- Born: 8 March 1918 Rajapur, Faridpur district, Bengal Presidency
- Died: February 20, 1996 (aged 77) Bangladesh
- Education: Calcutta Medical College
- Occupations: Professor, Microbiologist
- Spouse: Quazi Anwara Monsur
- Children: Shahidul Alam
- Relatives: Kazi Salahuddin (nephew) Nawab Abdul Latif Nassakh
- Awards: Independence Day Award, 1996

= Kazi Abul Monsur =

Bangladeshi physician and microbiologist (1918–1996)

Kazi Abul Monsur (1918 – 20 February 1996) was a physician and microbiologist of Bangladesh. He was awarded Independence Day Award posthumously in 1996 by the Government of Bangladesh for his contribution in the field of medical science.

==Early life and education==
He was born on 4 March 1918 to the aristocratic Kazi family of Rajapur in Boalmari, Faridpur district, Bengal Presidency. His father, Kazi Abdur Rashid, was a moulvi and his mother, Begum Syedunnesa, was a housewife. The family was founded by Kazi Abdur Rasool, son of Shah Azimuddin, who was purported have descended from the Arab Muslim general Khalid ibn al-Walid despite the fact the consensus of Arab genealogists that Khalid ibn al-Walid's lineage in the paternal line had died out during the Plague of Amwas. Nonetheless, this Kazi Abdur Rasool is said to have been appointed as Kazi in Mughal Bengal.
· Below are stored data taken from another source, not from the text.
**config.mk**
```make
export PLATFORM = sky130hd
export DESIGN_NAME = rx_link_ctrl
export DESIGN_NICKNAME = d
export VERILOG_FILES = /design/src/rtl/rx_link_ctrl.sv
export SDC_FILE = /design/constraint.sdc
export NUM_CORES = 1
export LEC_CHECK = 0
export ABC_AREA = 1
export BUFFER_PORTS_ARGS = -buffer_cell sky130_fd_sc_hd__buf_2
export CAP_MARGIN = 25
export CORE_MARGIN = 2
export CORE_UTILIZATION = 46
export DETAILED_ROUTE_END_ITERATION = 10
export GPL_TIMING_DRIVEN = 1
export PLACE_DENSITY_LB_ADDON = 0.1
export SLEW_MARGIN = 0
export SYNTH_ARGS = -nofsm -noshare
export SYNTH_HDL_FRONTEND = slang
export SYNTH_SLANG_ARGS = --single-unit
```
**constraint.sdc**
```tcl
create_clock -name clk_4f -period 1.3 [get_ports clk_4f]
set_input_delay 0.26 -clock clk_4f [delete_from_list [all_inputs] [get_ports clk_4f]]
set_output_delay 0.26 -clock clk_4f [all_outputs]
set_load 0.01 [all_outputs]
```
File: config.mk
export PLATFORM = sky130hd
export DESIGN_NAME = smart_led_word_decoder_pwm
export DESIGN_NICKNAME = d
export VERILOG_FILES = /design/src/rtl/smart_led_word_decoder_pwm.sv
export SDC_FILE = /design/constraint.sdc
export NUM_CORES = 1
export LEC_CHECK = 0
export CAP_MARGIN = 40
export CORE_UTILIZATION = 25
export CTS_CLUSTER_DIAMETER = 40
export DETAILED_ROUTE_END_ITERATION = 7
export MAX_ROUTING_LAYER = met4
export SLEW_MARGIN = 20
export SYNTH_ARGS = -nofsm -noshare
export SYNTH_HDL_FRONTEND = slang
export SYNTH_SLANG_ARGS = --single-unit
File: constraint.sdc
create_clock -name clk -period 2.9 [get_ports clk]
set_clock_uncertainty 0.15 [all_clocks]
set_input_delay 0.435 -clock clk [delete_from_list [all_inputs] [get_ports clk]]
set_output_delay 0.435 -clock clk [all_outputs]
set_load 0.01 [all_outputs]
Abul Mansur graduated with a gold medal from Calcutta Medical College in 1943.

==Career==
He was the professor of Pathology and Bacteriology at Dhaka Medical College and Hospital. He received international acclaim for developing Monsur's Media for the isolation of cholera and the President's "Pride of Performance" medal (Science) in 1966. He set up the first intravenous fluid plant in Bangladesh while Director of the Institute of Public Health, 1961–1972. He stepped down from the board of trustees of ICDDR’B in protest against the sidelining of Bangladesh's national interests.